__How to complete this task__. For this listing, the lines between the one holding "set_load 0.05 [all_outputs]" and the one holding "demand/prefetch request payload", inclusive, must be set down exactly.

====================

### config.mk
export PLATFORM = sky130hd
export DESIGN_NAME = hwpf_issue_arbiter
export DESIGN_NICKNAME = d
export VERILOG_FILES = /design/src/rtl/hwpf_pkg.sv /design/src/rtl/hwpf_credit_counter.sv /design/src/rtl/hwpf_issue_arbiter.sv
export SDC_FILE = /design/constraint.sdc
export NUM_CORES = 1
export LEC_CHECK = 0
export CAP_MARGIN = 20
export CORE_MARGIN = 1
export CORE_UTILIZATION = 35
export CTS_BUF_LIST = sky130_fd_sc_hd__clkbuf_8
export DETAILED_ROUTE_END_ITERATION = 6
export HOLD_SLACK_MARGIN = 0.08
export PLACE_DENSITY_LB_ADDON = 0.08
export SYNTH_ARGS = -nofsm -noshare
export SYNTH_HDL_FRONTEND = slang
export SYNTH_SLANG_ARGS = --single-unit
### constraint.sdc
create_clock -name clk_i -period 3.3 [get_ports clk_i]
set_input_delay 0.33 -clock clk_i [delete_from_list [all_inputs] [get_ports clk_i]]
set_output_delay 0.33 -clock clk_i [all_outputs]
set_load 0.05 [all_outputs]
### src/rtl/hwpf_pkg.sv
// rtl/hwpf_pkg.sv - shared types and helpers for the prefetch issue arbiter
//
// Contents:
//   req_cpu_dcache_t : default demand/prefetch request payload
//   hwpf_state_e     : arbiter FSM states IDLE, FETCH, ISSUE
//   inflight_w()     : width of a counter able to hold 0..max_inflight
package hwpf_pkg;

  typedef struct packed {
    logic [31:0] addr;
    logic [3:0]  be;
    logic        we;
  } req_cpu_dcache_t;

  typedef enum logic [1:0] {
    IDLE  = 2'd0,
    FETCH = 2'd1,
    ISSUE = 2'd2
  } hwpf_state_e;

  // A zero-sized bound would give a zero-width vector, so clamp to one bit.
  function automatic int unsigned inflight_w(input int unsigned max_inflight);
    return (max_inflight < 1) ? 1 : $clog2(max_inflight + 1);
  endfunction

endpackage

### src/rtl/hwpf_credit_counter.sv
// rtl/hwpf_credit_counter.sv - saturating outstanding-prefetch credit counter
//
// Ports:
//   clk_i, rst_ni : clock, asynchronous active-low reset
//   inc_i         : one prefetch accepted by the dcache
//   dec_i         : one prefetch response returned
//   count_o       : outstanding count, 0..MAX_CNT
//   full_o        : count_o == MAX_CNT
module hwpf_credit_counter
  import hwpf_pkg::*;
#(
  parameter int unsigned MAX_CNT = 4
) (
  input  logic                           clk_i,
  input  logic                           rst_ni,
  input  logic                           inc_i,
  input  logic                           dec_i,
  output logic [inflight_w(MAX_CNT)-1:0] count_o,
  output logic                           full_o
);

  localparam int unsigned CW = inflight_w(MAX_CNT);
  localparam logic [CW-1:0] MAX_VAL = CW'(MAX_CNT);

  logic [CW-1:0] r_count;
  logic          w_inc_ok;
  logic          w_dec_ok;

  // A simultaneous inc and dec cancel; both ends saturate.
  assign w_inc_ok = inc_i & ~dec_i & (r_count != MAX_VAL);
  assign w_dec_ok = dec_i & ~inc_i & (r_count != '0);

  always_ff @(posedge clk_i or negedge rst_ni) begin
    if (!rst_ni) begin
      r_count <= '0;
    end else if (w_inc_ok) begin
      r_count <= r_count + CW'(1);
    end else if (w_dec_ok) begin
      r_count <= r_count - CW'(1);
    end
  end

  assign count_o = r_count;
  assign full_o  = (r_count == MAX_VAL);

endmodule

====================

__Task response__.
set_load 0.05 [all_outputs]
### src/rtl/hwpf_pkg.sv
// rtl/hwpf_pkg.sv - shared types and helpers for the prefetch issue arbiter
//
// Contents:
//   req_cpu_dcache_t : default demand/prefetch request payload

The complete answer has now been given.